Abstract

How does Darwin's Darwinism relate to social Darwinism and eugenics? Like many foes of Darwinism, past and present, the American populist and creationist William Jennings Bryan thought a straight line ran from Darwin's theory ('a dogma of darkness and death') to beliefs that it is right for the strong to crowd out the weak, and that the only hope for human improvement lay in selective breeding. Darwin's defenders, on the other hand, have typically viewed social Darwinism and eugenics as perversions of his theory.

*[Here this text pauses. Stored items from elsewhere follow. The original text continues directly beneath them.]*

<file path="config.mk">
export PLATFORM = sky130hd
export DESIGN_NAME = slc_line_crc
export DESIGN_NICKNAME = d
export VERILOG_FILES = /design/src/rtl/slcrc_pkg.sv /design/src/rtl/slc_crc_step.sv /design/src/rtl/slc_line_crc.sv /design/src/rtl/slc_tx_serial.sv
export SDC_FILE = /design/constraint.sdc
export NUM_CORES = 1
export LEC_CHECK = 0
export BUFFER_PORTS_ARGS = -buffer_cell sky130_fd_sc_hd__buf_2
export CAP_MARGIN = 15
export CORE_MARGIN = 3
export CORE_UTILIZATION = 54
export CTS_CLUSTER_SIZE = 12
export DETAILED_ROUTE_END_ITERATION = 8
export GPL_TIMING_DRIVEN = 0
export MAX_ROUTING_LAYER = met4
export PLACE_DENSITY = 0.85
export SLEW_MARGIN = 30
export SYNTH_ARGS = -nofsm -noshare
export SYNTH_HDL_FRONTEND = slang
export SYNTH_SLANG_ARGS = --single-unit
</file>
<file path="constraint.sdc">
create_clock -name clk -period 2.8 [get_ports clk]
set_clock_uncertainty 0.15 [all_clocks]
set_input_delay 0 -clock clk [delete_from_list [all_inputs] [get_ports clk]]
set_output_delay 0 -clock clk [all_outputs]
set_load 0.02 [all_outputs]
</file>
<file path="src/design/lctpg_pkg.sv">
// Shared types and constants for the line camera test pattern generator.
// Assumes a single 20 MHz pixel clock and a synchronous active high reset.
package lctpg_pkg;

	localparam int        PIX_W          = 12;
	localparam int        CNT_W          = 12;
	localparam int        PER_W          = 16;
	localparam logic [11:0] LINE_LAST    = 12'hFFF;
	localparam logic [11:0] PIX_FIRST    = 12'h000;
	localparam logic [7:0]  MOVE_RESET   = 8'h00;
	localparam logic [PER_W-1:0] FR_RESET = 16'h0000;
	localparam logic [11:0] GRAY_8       = 12'h07F;
	localparam logic [11:0] GRAY_10      = 12'h1FF;
	localparam logic [11:0] GRAY_12      = 12'h7FF;
	localparam logic [11:0] BLACK        = 12'h000;
	localparam logic [7:0]  GRAD_TOP     = 8'hFF;

	typedef enum logic [2:0] {
		LCTPG_MODE_VIDEO = 3'h0,
		LCTPG_MODE_FIXED = 3'h1,
		LCTPG_MODE_MOVE  = 3'h2,
		LCTPG_MODE_BLACK = 3'h3,
		LCTPG_MODE_GRAY  = 3'h4
	} lctpg_mode_t;

	typedef enum logic [1:0] {
		LCTPG_DEPTH_8  = 2'h0,
		LCTPG_DEPTH_10 = 2'h1,
		LCTPG_DEPTH_12 = 2'h2
	} lctpg_depth_t;

	typedef enum logic {
		LCTPG_ST_IDLE   = 1'b0,
		LCTPG_ST_ACTIVE = 1'b1
	} lctpg_state_t;

	typedef struct packed {
		logic             valid;
		logic [PIX_W-1:0] data;
	} lctpg_pix_t;

endpackage

</file>
<file path="src/design/lctpg_top.sv">
// Test pattern generator placed in front of the video output.
// Assumes control inputs and sensor video come from logic on i_clk; the line trigger is a pin.
`timescale 1ns/1ps
module lctpg_top
	import lctpg_pkg::*;
(
	// Clock and reset.
	input  wire logic             i_clk,
	input  wire logic             i_reset,
	// Control from the camera configuration logic.
	input  wire lctpg_mode_t      i_mode,
	input  wire lctpg_depth_t     i_depth,
	input  wire logic             i_free_run,
	input  wire logic [PER_W-1:0] i_line_period,
	// Line trigger pin from the frame grabber.
	input  wire logic             i_line_trigger_input,
	// Sensor video in normal operation.
	input  wire lctpg_pix_t       i_video,
	// Video output to the frame grabber.
	output lctpg_pix_t            o_pix
);

	logic             trig_meta_q;
	logic             trig_sync_q;
	logic             trig_prev_q;
	logic             trig_edge;
	logic [PER_W-1:0] fr_cnt_q;
	logic             fr_tick;
	logic             test_mode;
	logic             start;
	lctpg_state_t     state_q;
	logic [CNT_W-1:0] pix_cnt_q;
	logic [7:0]       move_q;
	logic [PIX_W-1:0] pat_value;
	lctpg_pix_t       pix_q;
	logic [12:0]      valid_run_q;

	// Maps a pixel position to the 8-bit fixed gradient value.
	function automatic logic [7:0] grad8(input logic [CNT_W-1:0] p);
		logic [8:0] q;
		q = p[8:0];
		if (!q[0]) begin
			grad8 = q[8:1];
		end else begin
			grad8 = GRAD_TOP - q[8:1];
		end
	endfunction

	// Widens an 8-bit value so zero and full scale land on the end codes.
	function automatic logic [PIX_W-1:0] scale(input logic [7:0] v, input lctpg_depth_t d);
		case (d)
			LCTPG_DEPTH_10: scale = {2'h0, v, v[7:6]};
			LCTPG_DEPTH_12: scale = {v, v[7:4]};
			default:        scale = {4'h0, v};
		endcase
	endfunction

	// The trigger pin passes two flip-flops before the edge detector.
	always_ff @(posedge i_clk) begin
		if (i_reset) begin
			trig_meta_q <= 1'b0;
			trig_sync_q <= 1'b0;
			trig_prev_q <= 1'b0;
		end else begin
			trig_meta_q <= i_line_trigger_input;
			trig_sync_q <= trig_meta_q;
			trig_prev_q <= trig_sync_q;
		end
	end

	assign trig_edge = trig_sync_q & ~trig_prev_q;

	// Internal line control signal for free run.
	always_ff @(posedge i_clk) begin
		if (i_reset || !i_free_run || fr_tick) begin
			fr_cnt_q <= FR_RESET;
		end else begin
			fr_cnt_q <= fr_cnt_q + 16'h0001;
		end
	end

	assign fr_tick   = i_free_run && (fr_cnt_q >= i_line_period);
	assign test_mode = (i_mode != LCTPG_MODE_VIDEO);
	// A line starts only on a trigger edge or a free run tick; one already running is not restarted.
	assign start     = test_mode && (state_q == LCTPG_ST_IDLE) &&
	                   (i_free_run ? fr_tick : trig_edge);

	// Line sequencer.
	always_ff @(posedge i_clk) begin
		if (i_reset) begin
			state_q   <= LCTPG_ST_IDLE;
			pix_cnt_q <= PIX_FIRST;
		end else begin
			case (state_q)
				LCTPG_ST_IDLE: begin
					pix_cnt_q <= PIX_FIRST;
					if (start) begin
						state_q <= LCTPG_ST_ACTIVE;
					end
				end
				LCTPG_ST_ACTIVE: begin
					pix_cnt_q <= pix_cnt_q + 12'h001;
					if (pix_cnt_q == LINE_LAST) begin
						state_q   <= LCTPG_ST_IDLE;
						pix_cnt_q <= PIX_FIRST;
					end
				end
				default: begin
					state_q   <= LCTPG_ST_IDLE;
					pix_cnt_q <= PIX_FIRST;
				end
			endcase
		end
	end

	// Moving gradient offset advances once per line emitted in the moving gradient mode.
	always_ff @(posedge i_clk) begin
		if (i_reset) begin
			move_q <= MOVE_RESET;
		end else if (state_q == LCTPG_ST_ACTIVE && pix_cnt_q == LINE_LAST && i_mode == LCTPG_MODE_MOVE) begin
			move_q <= move_q + 8'h01;
		end
	end

	// Pattern values depend only on position, mode, depth and the moving gradient offset, never on exposure.
	always_comb begin
		case (i_mode)
			LCTPG_MODE_FIXED: pat_value = scale(grad8(pix_cnt_q), i_depth);
			LCTPG_MODE_MOVE:  pat_value = scale(pix_cnt_q[7:0] + move_q, i_depth);
			LCTPG_MODE_BLACK: pat_value = BLACK;
			LCTPG_MODE_GRAY: begin
				case (i_depth)
					LCTPG_DEPTH_10: pat_value = GRAY_10;
					LCTPG_DEPTH_12: pat_value = GRAY_12;
					default:        pat_value = GRAY_8;
				endcase
			end
			default:          pat_value = BLACK;
		endcase
	end

	// Output register selects sensor video or the synthesized line.
	always_ff @(posedge i_clk) begin
		if (i_reset) begin
			pix_q <= '0;
		end else if (!test_mode) begin
			pix_q <= i_video;
		end else begin
			pix_q.valid <= (state_q == LCTPG_ST_ACTIVE);
			pix_q.data  <= (state_q == LCTPG_ST_ACTIVE) ? pat_value : BLACK;
		end
	end

	assign o_pix = pix_q;

	// Counts consecutive valid output pixels so the line length can be checked.
	always_ff @(posedge i_clk) begin
		if (i_reset || !pix_q.valid) begin
			valid_run_q <= 13'h0000;
		end else begin
			valid_run_q <= valid_run_q + 13'h0001;
		end
	end
endmodule

</file>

Daniel Dennett speaks for many biologists and philosophers of science when he characterises social Darwinism as 'an odious misapplication of Darwinian thinking'. That perspective is also reflected in the 2005-6 blockbuster Darwin show curated by the American Museum of Natural History, where the section on 'Social Darwinism', subtitled 'Misusing Darwin's Theory', claims that all uses of Darwin's theory to justify particular social, political, or economic principles 'have one fundamental flaw: they use a purely scientific theory for a completely unscientific purpose. In doing so they misrepresent and misappropriate Darwin's original ideas'. Few professional historians believe either that Darwin's theory leads directly to these doctrines or that they are entirely unrelated. But both the nature and significance of the link are passionately disputed.